Radion Stabilization by Stringy Effects in General Relativity

TL;DR

This paper demonstrates that a gas of quantum strings can dynamically stabilize the size of extra dimensions in general relativity, leading to oscillations around the self-dual radius and consistent cosmological evolution.

Contribution

It introduces a novel string gas-based mechanism for radion stabilization within classical general relativity without violating energy conditions.

Findings

The radius of the extra dimension can oscillate around the self-dual radius.

Thermal equilibrium string gas stabilizes the compact dimension at the self-dual radius.

The stabilization mechanism aligns with observational bounds and does not require matter violating energy conditions.

Abstract

We consider the effects of a gas of closed strings (treated quantum mechanically) on a background where one dimension is compactified on a circle.
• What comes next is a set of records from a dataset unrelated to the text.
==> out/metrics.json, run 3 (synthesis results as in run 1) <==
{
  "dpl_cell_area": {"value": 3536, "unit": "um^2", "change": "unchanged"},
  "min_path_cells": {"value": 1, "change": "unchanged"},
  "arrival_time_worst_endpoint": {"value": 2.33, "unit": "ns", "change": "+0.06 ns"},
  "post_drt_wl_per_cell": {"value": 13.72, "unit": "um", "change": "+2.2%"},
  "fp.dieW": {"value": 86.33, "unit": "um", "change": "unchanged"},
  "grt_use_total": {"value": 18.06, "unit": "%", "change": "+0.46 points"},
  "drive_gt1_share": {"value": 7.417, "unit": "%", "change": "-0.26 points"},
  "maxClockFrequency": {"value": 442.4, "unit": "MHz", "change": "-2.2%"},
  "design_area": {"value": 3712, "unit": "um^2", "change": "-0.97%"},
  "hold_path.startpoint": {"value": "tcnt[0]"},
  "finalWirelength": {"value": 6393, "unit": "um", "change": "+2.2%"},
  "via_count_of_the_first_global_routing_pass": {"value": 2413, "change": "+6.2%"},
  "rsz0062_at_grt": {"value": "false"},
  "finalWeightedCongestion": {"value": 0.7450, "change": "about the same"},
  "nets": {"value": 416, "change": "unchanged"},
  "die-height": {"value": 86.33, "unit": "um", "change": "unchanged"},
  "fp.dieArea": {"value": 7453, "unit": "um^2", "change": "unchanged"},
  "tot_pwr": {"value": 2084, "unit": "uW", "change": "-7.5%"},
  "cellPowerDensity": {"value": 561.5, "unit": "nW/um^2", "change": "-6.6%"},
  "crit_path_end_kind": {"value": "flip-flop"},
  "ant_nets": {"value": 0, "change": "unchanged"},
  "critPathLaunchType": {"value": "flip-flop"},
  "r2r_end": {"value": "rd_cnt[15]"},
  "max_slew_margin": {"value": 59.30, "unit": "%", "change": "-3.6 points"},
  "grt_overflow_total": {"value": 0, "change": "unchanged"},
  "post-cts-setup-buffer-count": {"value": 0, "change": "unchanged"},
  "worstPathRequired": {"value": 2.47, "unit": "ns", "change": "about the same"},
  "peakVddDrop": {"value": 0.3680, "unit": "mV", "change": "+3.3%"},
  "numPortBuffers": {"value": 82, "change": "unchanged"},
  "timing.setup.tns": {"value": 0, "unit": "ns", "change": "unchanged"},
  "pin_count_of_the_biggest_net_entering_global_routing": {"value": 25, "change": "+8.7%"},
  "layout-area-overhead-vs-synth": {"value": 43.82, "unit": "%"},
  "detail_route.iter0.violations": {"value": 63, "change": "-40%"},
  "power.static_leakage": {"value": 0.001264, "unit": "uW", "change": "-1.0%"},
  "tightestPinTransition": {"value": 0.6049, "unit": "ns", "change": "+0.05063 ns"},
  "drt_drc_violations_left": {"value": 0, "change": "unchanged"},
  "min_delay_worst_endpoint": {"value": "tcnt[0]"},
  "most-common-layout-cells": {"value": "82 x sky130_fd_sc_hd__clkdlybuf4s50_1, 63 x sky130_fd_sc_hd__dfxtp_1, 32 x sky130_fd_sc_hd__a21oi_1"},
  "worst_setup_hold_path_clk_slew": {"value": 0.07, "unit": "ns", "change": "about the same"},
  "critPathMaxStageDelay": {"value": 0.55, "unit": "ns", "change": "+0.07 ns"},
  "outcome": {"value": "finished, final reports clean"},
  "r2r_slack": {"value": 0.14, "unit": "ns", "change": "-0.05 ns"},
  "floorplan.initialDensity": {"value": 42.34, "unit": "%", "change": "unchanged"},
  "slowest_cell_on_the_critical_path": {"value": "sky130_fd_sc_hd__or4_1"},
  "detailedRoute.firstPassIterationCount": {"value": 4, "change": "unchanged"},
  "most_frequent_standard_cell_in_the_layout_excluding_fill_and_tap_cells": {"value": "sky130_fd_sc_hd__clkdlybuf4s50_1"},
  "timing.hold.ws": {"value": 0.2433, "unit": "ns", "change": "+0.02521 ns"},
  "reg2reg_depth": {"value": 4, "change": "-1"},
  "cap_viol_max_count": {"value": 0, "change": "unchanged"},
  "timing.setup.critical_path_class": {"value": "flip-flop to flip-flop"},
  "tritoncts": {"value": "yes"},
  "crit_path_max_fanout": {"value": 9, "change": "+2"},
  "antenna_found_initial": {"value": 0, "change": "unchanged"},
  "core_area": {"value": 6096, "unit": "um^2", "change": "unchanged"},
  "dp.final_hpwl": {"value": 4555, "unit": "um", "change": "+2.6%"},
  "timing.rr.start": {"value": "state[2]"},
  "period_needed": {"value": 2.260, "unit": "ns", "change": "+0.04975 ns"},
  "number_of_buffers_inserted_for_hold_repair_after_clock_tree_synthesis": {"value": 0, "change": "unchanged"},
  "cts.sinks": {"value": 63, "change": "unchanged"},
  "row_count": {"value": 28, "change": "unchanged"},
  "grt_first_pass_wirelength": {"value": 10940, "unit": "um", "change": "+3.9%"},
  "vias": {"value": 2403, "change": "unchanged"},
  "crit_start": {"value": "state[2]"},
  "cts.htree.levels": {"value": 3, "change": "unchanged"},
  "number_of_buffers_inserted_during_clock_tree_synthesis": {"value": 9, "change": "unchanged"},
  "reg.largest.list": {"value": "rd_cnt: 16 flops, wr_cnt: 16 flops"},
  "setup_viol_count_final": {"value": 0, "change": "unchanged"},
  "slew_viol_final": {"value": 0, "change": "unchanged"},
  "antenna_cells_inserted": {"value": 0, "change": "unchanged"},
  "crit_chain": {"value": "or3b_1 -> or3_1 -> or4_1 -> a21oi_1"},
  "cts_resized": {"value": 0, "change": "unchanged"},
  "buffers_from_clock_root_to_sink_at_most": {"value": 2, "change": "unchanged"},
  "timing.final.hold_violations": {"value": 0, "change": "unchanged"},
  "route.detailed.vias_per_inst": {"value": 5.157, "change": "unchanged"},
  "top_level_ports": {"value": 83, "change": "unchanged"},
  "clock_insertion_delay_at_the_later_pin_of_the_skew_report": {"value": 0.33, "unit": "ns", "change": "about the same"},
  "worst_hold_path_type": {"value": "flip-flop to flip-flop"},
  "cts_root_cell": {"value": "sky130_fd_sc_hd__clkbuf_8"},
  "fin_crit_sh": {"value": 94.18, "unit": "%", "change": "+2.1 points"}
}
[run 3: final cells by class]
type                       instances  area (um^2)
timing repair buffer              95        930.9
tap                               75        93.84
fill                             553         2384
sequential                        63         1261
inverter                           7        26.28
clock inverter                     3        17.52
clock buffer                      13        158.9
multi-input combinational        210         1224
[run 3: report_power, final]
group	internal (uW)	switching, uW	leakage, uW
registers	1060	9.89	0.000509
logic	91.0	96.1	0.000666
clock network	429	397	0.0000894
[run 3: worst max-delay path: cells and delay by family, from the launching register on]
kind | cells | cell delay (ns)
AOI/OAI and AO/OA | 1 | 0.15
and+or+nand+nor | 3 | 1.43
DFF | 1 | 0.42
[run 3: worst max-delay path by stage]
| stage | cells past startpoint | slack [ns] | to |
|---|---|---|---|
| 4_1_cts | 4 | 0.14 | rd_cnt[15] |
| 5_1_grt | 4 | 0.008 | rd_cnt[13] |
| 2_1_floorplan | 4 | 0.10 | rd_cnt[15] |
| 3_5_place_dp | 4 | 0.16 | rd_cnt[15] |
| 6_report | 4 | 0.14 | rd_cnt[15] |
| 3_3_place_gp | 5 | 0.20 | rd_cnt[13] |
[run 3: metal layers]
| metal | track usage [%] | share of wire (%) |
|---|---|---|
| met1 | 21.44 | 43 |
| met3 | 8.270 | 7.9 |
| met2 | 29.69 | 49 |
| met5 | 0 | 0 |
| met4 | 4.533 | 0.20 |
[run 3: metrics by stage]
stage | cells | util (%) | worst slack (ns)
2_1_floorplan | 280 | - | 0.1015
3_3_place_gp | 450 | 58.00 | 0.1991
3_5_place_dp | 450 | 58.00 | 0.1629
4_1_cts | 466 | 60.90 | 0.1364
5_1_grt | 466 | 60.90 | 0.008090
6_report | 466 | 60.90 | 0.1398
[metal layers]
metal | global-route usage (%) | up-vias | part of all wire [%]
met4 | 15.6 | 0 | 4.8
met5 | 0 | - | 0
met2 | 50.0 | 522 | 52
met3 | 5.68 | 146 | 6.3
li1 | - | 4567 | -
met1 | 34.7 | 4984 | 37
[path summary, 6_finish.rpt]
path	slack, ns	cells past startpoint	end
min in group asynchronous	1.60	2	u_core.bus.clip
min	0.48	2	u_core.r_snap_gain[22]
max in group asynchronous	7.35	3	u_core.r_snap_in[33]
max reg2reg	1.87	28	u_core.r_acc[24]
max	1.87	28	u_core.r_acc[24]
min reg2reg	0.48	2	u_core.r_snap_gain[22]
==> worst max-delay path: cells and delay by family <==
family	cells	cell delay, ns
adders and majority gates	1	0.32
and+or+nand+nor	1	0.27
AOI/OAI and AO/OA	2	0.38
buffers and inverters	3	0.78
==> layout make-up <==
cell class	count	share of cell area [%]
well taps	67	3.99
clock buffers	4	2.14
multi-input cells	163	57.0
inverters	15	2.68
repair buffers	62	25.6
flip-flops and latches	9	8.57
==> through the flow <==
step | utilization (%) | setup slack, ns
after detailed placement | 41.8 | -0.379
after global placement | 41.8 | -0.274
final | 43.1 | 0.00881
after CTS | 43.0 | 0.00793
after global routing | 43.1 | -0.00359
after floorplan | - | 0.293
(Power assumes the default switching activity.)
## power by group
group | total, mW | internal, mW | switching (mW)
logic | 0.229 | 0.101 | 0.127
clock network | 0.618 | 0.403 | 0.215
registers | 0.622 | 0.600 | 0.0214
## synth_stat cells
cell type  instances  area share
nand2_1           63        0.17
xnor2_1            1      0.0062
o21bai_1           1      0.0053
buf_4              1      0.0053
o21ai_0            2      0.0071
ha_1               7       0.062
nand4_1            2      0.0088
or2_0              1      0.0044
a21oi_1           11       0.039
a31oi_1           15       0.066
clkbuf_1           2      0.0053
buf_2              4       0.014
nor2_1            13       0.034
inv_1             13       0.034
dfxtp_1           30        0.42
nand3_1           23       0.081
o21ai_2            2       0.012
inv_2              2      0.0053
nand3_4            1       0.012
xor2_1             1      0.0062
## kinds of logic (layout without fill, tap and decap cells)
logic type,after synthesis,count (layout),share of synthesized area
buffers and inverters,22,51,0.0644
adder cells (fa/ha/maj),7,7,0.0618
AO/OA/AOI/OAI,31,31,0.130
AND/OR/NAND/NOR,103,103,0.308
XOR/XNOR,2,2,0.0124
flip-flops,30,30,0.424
`config.mk`:
```
export PLATFORM = sky130hd
export DESIGN_NAME = nios_system_sram_addr_gen_flat
export DESIGN_NICKNAME = d
export VERILOG_FILES = /design/src/rtl/nios_sram_pkg.sv /design/src/rtl/nios_system_sram_addr_gen_if.sv /design/src/rtl/nios_addr_stepper.sv /design/src/rtl/nios_system_sram_addr_gen.sv /design/src/flat_wrapper.sv
export SDC_FILE = /design/constraint.sdc
export NUM_CORES = 1
export LEC_CHECK = 0
export BUFFER_PORTS_ARGS = -buffer_cell sky130_fd_sc_hd__buf_2
export CORE_MARGIN = 3
export CORE_UTILIZATION = 36
export CTS_BUF_LIST = sky130_fd_sc_hd__clkbuf_8
export DETAILED_ROUTE_END_ITERATION = 16
export GPL_ROUTABILITY_DRIVEN = 0
export MAX_ROUTING_LAYER = met4
export SLEW_MARGIN = 20
export SYNTH_ARGS = -nofsm -noshare
export SYNTH_HDL_FRONTEND = slang
export SYNTH_SLANG_ARGS = --single-unit
```
`constraint.sdc`:
```
create_clock -name clk -period 4.97 [get_ports clk]
set_input_delay 0.7455 -clock clk [delete_from_list [all_inputs] [get_ports clk]]
set_output_delay 0.7455 -clock clk [all_outputs]
set_load 0.05 [all_outputs]
```
`src/rtl/nios_sram_pkg.sv`:
```
// Shared definitions for the Nios SRAM address generator: register offsets,
// CTRL bit positions and the end-of-range behaviour selector.
package nios_sram_pkg;

    localparam logic [1:0] REG_CUR    = 2'd0;
    localparam logic [1:0] REG_LIMIT  = 2'd1;
    localparam logic [1:0] REG_STRIDE = 2'd2;
    localparam logic [1:0] REG_CTRL   = 2'd3;

    localparam int CTRL_ENABLE = 0;
    localparam int CTRL_MODE   = 1;
    localparam int CTRL_IRQ_EN = 2;
    localparam int CTRL_FLAG   = 8;

    typedef enum logic {
        MODE_WRAP = 1'b0,
        MODE_STOP = 1'b1
    } mode_e;

endpackage

```
`src/rtl/nios_system_sram_addr_gen_if.sv`:
```
// Avalon-MM slave bus plus the stepping/address/interrupt side signals of the
// SRAM address generator, bundled so CPU-side and SRAM-side wiring travel together.
interface nios_system_sram_addr_gen_if #(
    parameter int ADDR_W = 11
);
    logic [1:0]        address;
    logic              chipselect;
    logic              write_n;
    logic [31:0]       writedata;
    logic [31:0]       readdata;
    logic              advance;
    logic [ADDR_W-1:0] out_port;
    logic              irq;

    modport master (
        output address, chipselect, write_n, writedata, advance,
        input  readdata, out_port, irq
    );

    modport slave (
        input  address, chipselect, write_n, writedata, advance,
        output readdata, out_port, irq
    );
endinterface

```
`src/rtl/nios_addr_stepper.sv`:
```
// Holds the current and base address and performs one stride step per request,
// detecting overrun of the limit on a widened sum so nothing wraps silently.
module nios_addr_stepper
    import nios_sram_pkg::*;
#(
    parameter int ADDR_W   = 11,
    parameter int STRIDE_W = 8
) (
    input  logic                clk,
    input  logic                reset,
    input  logic                i_load,
    input  logic [ADDR_W-1:0]   i_load_val,
    input  logic                i_step,
    input  logic [STRIDE_W-1:0] i_stride,
    input  logic [ADDR_W-1:0]   i_limit,
    input  mode_e               i_mode,
    output logic [ADDR_W-1:0]   o_cur,
    output logic                o_overflow
);

    // One extra bit beyond the wider operand keeps the carry visible to the compare.
    localparam int SUM_W = ((ADDR_W > STRIDE_W) ? ADDR_W : STRIDE_W) + 1;

    logic [ADDR_W-1:0] r_cur;
    logic [ADDR_W-1:0] r_base;
    logic [SUM_W-1:0]  w_sum;
    logic              w_beyond;

    assign w_sum      = SUM_W'(r_cur) + SUM_W'(i_stride);
    assign w_beyond   = w_sum > SUM_W'(i_limit);
    assign o_overflow = i_step & w_beyond;
    assign o_cur      = r_cur;

    always_ff @(posedge clk or posedge reset) begin
        if (reset) begin
            r_cur  <= '0;
            r_base <= '0;
        end else if (i_load) begin
            r_cur  <= i_load_val;
            r_base <= i_load_val;
        end else if (i_step) begin
            if (!w_beyond) begin
                r_cur <= w_sum[ADDR_W-1:0];
            end else if (i_mode == MODE_WRAP) begin
                r_cur <= r_base;
            end
        end
    end

endmodule

```
`src/rtl/nios_system_sram_addr_gen.sv`:
```
// Avalon-MM programmable SRAM address generator: bus register file and CTRL/flag
// handling here, address arithmetic in nios_addr_stepper.
module nios_system_sram_addr_gen
    import nios_sram_pkg::*;
#(
    parameter int                ADDR_W      = 11,
    parameter int                STRIDE_W    = 8,
    parameter logic [ADDR_W-1:0] RESET_LIMIT = {ADDR_W{1'b1}}
) (
    input  logic                         clk,
    input  logic                         reset,
    nios_system_sram_addr_gen_if.slave   bus
);

    logic [ADDR_W-1:0]   r_limit;
    logic [STRIDE_W-1:0] r_stride;
    logic                r_enable;
    mode_e               r_mode;
    logic                r_irq_en;
    logic                r_flag;

    logic              w_wr;
    logic              w_wr_cur;
    logic              w_wr_ctrl;
    logic              w_step;
    logic              w_overflow;
    logic [ADDR_W-1:0] w_cur;
    logic [31:0]       w_ctrl;
    logic              w_unused_wd;

    assign w_wr        = bus.chipselect & ~bus.write_n;
    assign w_wr_cur    = w_wr && (bus.address == REG_CUR);
    assign w_wr_ctrl   = w_wr && (bus.address == REG_CTRL);
    // Enable is sampled before any CTRL write lands, and a CUR write pre-empts stepping.
    assign w_step      = bus.advance & r_enable & ~w_wr_cur;
    assign w_unused_wd = ^bus.writedata;

    nios_addr_stepper #(
        .ADDR_W   (ADDR_W),
        .STRIDE_W (STRIDE_W)
    ) u_stepper (
        .clk        (clk),
        .reset      (reset),
        .i_load     (w_wr_cur),
        .i_load_val (bus.writedata[ADDR_W-1:0]),
        .i_step     (w_step),
        .i_stride   (r_stride),
        .i_limit    (r_limit),
        .i_mode     (r_mode),
        .o_cur      (w_cur),
        .o_overflow (w_overflow)
    );

    // Hardware overflow is applied last so it beats a same-cycle software clear.
    always_ff @(posedge clk or posedge reset) begin
        if (reset) begin
            r_limit  <= RESET_LIMIT;
            r_stride <= STRIDE_W'(1);
            r_enable <= 1'b0;
            r_mode   <= MODE_WRAP;
            r_irq_en <= 1'b0;
            r_flag   <= 1'b0;
        end else begin
            if (w_wr && bus.address == REG_LIMIT) begin
                r_limit <= bus.writedata[ADDR_W-1:0];
            end
            if (w_wr && bus.address == REG_STRIDE) begin
                r_stride <= bus.writedata[STRIDE_W-1:0];
            end
            if (w_wr_cur) begin
                r_flag <= 1'b0;
            end
            if (w_wr_ctrl) begin
                r_enable <= bus.writedata[CTRL_ENABLE];
                r_mode   <= mode_e'(bus.writedata[CTRL_MODE]);
                r_irq_en <= bus.writedata[CTRL_IRQ_EN];
                if (bus.writedata[CTRL_FLAG]) begin
                    r_flag <= 1'b0;
                end
            end
            if (w_overflow) begin
                r_flag <= 1'b1;
                if (r_mode == MODE_STOP) begin
                    r_enable <= 1'b0;
                end
            end
        end
    end

    always_comb begin
        w_ctrl              = '0;
        w_ctrl[CTRL_ENABLE] = r_enable;
        w_ctrl[CTRL_MODE]   = r_mode;
        w_ctrl[CTRL_IRQ_EN] = r_irq_en;
        w_ctrl[CTRL_FLAG]   = r_flag;
    end

    always_comb begin
        bus.readdata = '0;
        case (bus.address)
            REG_CUR:    bus.readdata = 32'(w_cur);
            REG_LIMIT:  bus.readdata = 32'(r_limit);
            REG_STRIDE: bus.readdata = 32'(r_stride);
            default:    bus.readdata = w_ctrl;
        endcase
    end

    assign bus.out_port = w_cur;
    assign bus.irq      = r_flag & r_irq_en;

endmodule

```
`src/flat_wrapper.sv`:
```
// flat-port wrapper written by rule: the top's interface ports become plain ports
module nios_system_sram_addr_gen_flat import nios_sram_pkg::*;
#(
    parameter int                ADDR_W      = 11,
    parameter int                STRIDE_W    = 8,
    parameter logic [ADDR_W-1:0] RESET_LIMIT = {ADDR_W{1'b1}}
)
  (clk, reset, bus_address, bus_chipselect, bus_write_n, bus_writedata, bus_advance, bus_readdata, bus_out_port, bus_irq);
  nios_system_sram_addr_gen_if #(.ADDR_W(ADDR_W)) bus_i ();
  input  logic clk;
  input  logic reset;
  input wire logic [$bits(bus_i.address)-1:0] bus_address;
  input wire logic [$bits(bus_i.chipselect)-1:0] bus_chipselect;
  input wire logic [$bits(bus_i.write_n)-1:0] bus_write_n;
  input wire logic [$bits(bus_i.writedata)-1:0] bus_writedata;
  input wire logic [$bits(bus_i.advance)-1:0] bus_advance;
  output wire logic [$bits(bus_i.readdata)-1:0] bus_readdata;
  output wire logic [$bits(bus_i.out_port)-1:0] bus_out_port;
  output wire logic [$bits(bus_i.irq)-1:0] bus_irq;
  assign bus_i.address = bus_address;
  assign bus_i.chipselect = bus_chipselect;
  assign bus_i.write_n = bus_write_n;
  assign bus_i.writedata = bus_writedata;
  assign bus_i.advance = bus_advance;
  assign bus_readdata = bus_i.readdata;
  assign bus_out_port = bus_i.out_port;
  assign bus_irq = bus_i.irq;
  nios_system_sram_addr_gen #(.ADDR_W(ADDR_W), .STRIDE_W(STRIDE_W), .RESET_LIMIT(RESET_LIMIT)) u_core (.clk(clk), .reset(reset), .bus(bus_i));
endmodule
```
<file path="src/rtl/fifo_pkg.sv">
// Shared types and constants for the FIFO controller slice.
//   out_state_t   : output-stage state (OUT_EMPTY / OUT_VALID)
//   ALMOST_MARGIN : headroom below DEPTH at which almost_full asserts
//   fifo_depth()  : entry count for a given bram address width
package fifo_pkg;

  localparam int ALMOST_MARGIN = 4;

  typedef enum logic {
    OUT_EMPTY = 1'b0,
    OUT_VALID = 1'b1
  } out_state_t;

  function automatic int unsigned fifo_depth(input int unsigned addr_width);
    return 32'd1 << addr_width;
  endfunction

endpackage

</file>
<file path="src/rtl/fifo_ptr.sv">
// Wrapping bram address pointer; used for both the write and the read side.
// Ports:
//   clk  : clock
//   rst  : synchronous active-high reset, clears the pointer
//   inc  : advance by one this cycle (DEPTH-1 wraps to 0)
//   ptr  : current pointer value
module fifo_ptr #(
  parameter int ADDR_WIDTH = 11
) (
  input  logic                  clk,
  input  logic                  rst,
  input  logic                  inc,
  output logic [ADDR_WIDTH-1:0] ptr
);

  // DEPTH is a power of two, so natural overflow is the wrap.
  always_ff @(posedge clk) begin
    if (rst)
      ptr <= '0;
    else if (inc)
      ptr <= ptr + ADDR_WIDTH'(1);
  end

endmodule

</file>
<file path="src/rtl/fifo_ctrl.sv">
// Pointer/handshake controller turning a dual-port bram (1-cycle registered
// read) into a first-word-fall-through FIFO.
// Optional status outputs are enabled by defining FIFO_CTRL_STATUS_EN; without
// it level/almost_full/almost_empty are tied to 0.
// Ports:
//   clk, rst                      : clock, synchronous active-high reset
//   s_valid/s_ready/s_data        : upstream push handshake
//   m_valid/m_ready/m_data        : downstream pop handshake (m_data = bram_doutb)
//   bram_wea/bram_addra/bram_dina : bram write port
//   bram_enb/bram_addrb           : bram read port
//   bram_doutb                    : bram registered read data
//   level/almost_full/almost_empty: occupancy status
//
// Output FSM:
//   state     | meaning
//   OUT_EMPTY | no word on m_data, m_valid=0
//   OUT_VALID | bram_doutb holds the head word, m_valid=1
module fifo_ctrl
  import fifo_pkg::*;
#(
  parameter int ADDR_WIDTH = 11,
  parameter int DATA_WIDTH = 15
) (
  input  logic                  clk,
  input  logic                  rst,
  input  logic                  s_valid,
  output logic                  s_ready,
  input  logic [DATA_WIDTH-1:0] s_data,
  output logic                  m_valid,
  input  logic                  m_ready,
  output logic [DATA_WIDTH-1:0] m_data,
  output logic                  bram_wea,
  output logic [ADDR_WIDTH-1:0] bram_addra,
  output logic [DATA_WIDTH-1:0] bram_dina,
  output logic                  bram_enb,
  output logic [ADDR_WIDTH-1:0] bram_addrb,
  input  logic [DATA_WIDTH-1:0] bram_doutb,
  output logic [ADDR_WIDTH:0]   level,
  output logic                  almost_full,
  output logic                  almost_empty
);

  localparam int unsigned DEPTH = fifo_depth(ADDR_WIDTH);
  localparam int CW = ADDR_WIDTH + 1;

  out_state_t       state;
  logic [CW-1:0]    mem_cnt;
  logic [CW-1:0]    mem_cnt_nxt;
  logic             full;
  logic             s_fire;
  logic             rd_fire;

  // mem_cnt counts words still in the bram; the word on m_data is not included.
  assign full    = (mem_cnt == CW'(DEPTH));
  assign s_ready = ~full;
  assign s_fire  = s_valid & s_ready;
  // A read is issued only once the output slot is free or being vacated, and
  // only for words whose write edge has already happened (mem_cnt registered).
  assign rd_fire = (mem_cnt != '0) & (~m_valid | m_ready);

  assign bram_wea  = s_fire;
  assign bram_dina = s_data;
  assign bram_enb  = rd_fire;
  assign m_data    = bram_doutb;
  assign m_valid   = (state == OUT_VALID);

  always_comb begin
    mem_cnt_nxt = mem_cnt;
    case ({s_fire, rd_fire})
      2'b10:   mem_cnt_nxt = mem_cnt + CW'(1);
      2'b01:   mem_cnt_nxt = mem_cnt - CW'(1);
      default: mem_cnt_nxt = mem_cnt;
    endcase
  end

  always_ff @(posedge clk) begin
    if (rst) begin
      mem_cnt <= '0;
      state   <= OUT_EMPTY;
    end else begin
      mem_cnt <= mem_cnt_nxt;
      case (state)
        OUT_EMPTY: if (rd_fire) state <= OUT_VALID;
        OUT_VALID: if (m_ready && !rd_fire) state <= OUT_EMPTY;
        default:   state <= OUT_EMPTY;
      endcase
    end
  end

  fifo_ptr #(.ADDR_WIDTH(ADDR_WIDTH)) u_wr_ptr (
    .clk (clk),
    .rst (rst),
    .inc (s_fire),
    .ptr (bram_addra)
  );

  fifo_ptr #(.ADDR_WIDTH(ADDR_WIDTH)) u_rd_ptr (
    .clk (clk),
    .rst (rst),
    .inc (rd_fire),
    .ptr (bram_addrb)
  );

`ifdef FIFO_CTRL_STATUS_EN
  logic          m_valid_nxt;
  logic [CW-1:0] level_nxt;

  // Status is registered from next-cycle values so level equals the true
  // occupancy (bram words + output word) seen alongside m_valid/s_ready.
  assign m_valid_nxt = rd_fire | (m_valid & ~m_ready);
  assign level_nxt   = mem_cnt_nxt + CW'(m_valid_nxt);

  always_ff @(posedge clk) begin
    if (rst) begin
      level        <= '0;
      almost_full  <= 1'b0;
      almost_empty <= 1'b0;
    end else begin
      level        <= level_nxt;
      almost_full  <= (level_nxt >= CW'(DEPTH - ALMOST_MARGIN));
      almost_empty <= (level_nxt <= CW'(1));
    end
  end
`else
  assign level        = '0;
  assign almost_full  = 1'b0;
  assign almost_empty = 1'b0;
`endif

endmodule

</file>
After we address the effects of a time dependent background on aspects of the string spectrum that concern us, we derive the energy-momentum tensor for a string gas and investigate the resulting space-time dynamics. We show that a variety of trajectories are possible for the radius of the compactified dimension, depending on the nature of the string gas, including a demonstration within the context of General Relativity (i.e. without a dilaton) of a solution where the radius of the extra dimension oscillates about the self-dual radius, without invoking matter that violates the various energy conditions. In particular, we find that in the case where the string gas is in thermal equilibrium, the radius of the compactified dimension dynamically stabilizes at the self-dual radius, after which a period of usual Friedmann-Robertson-Walker cosmology of the three uncompactified dimensions can set in. We show that our radion stabilization mechanism requires a stringy realization of inflation as scalar field driven inflation invalidates our mechanism. We also show that our stabilization mechanism is consistent with observational bounds.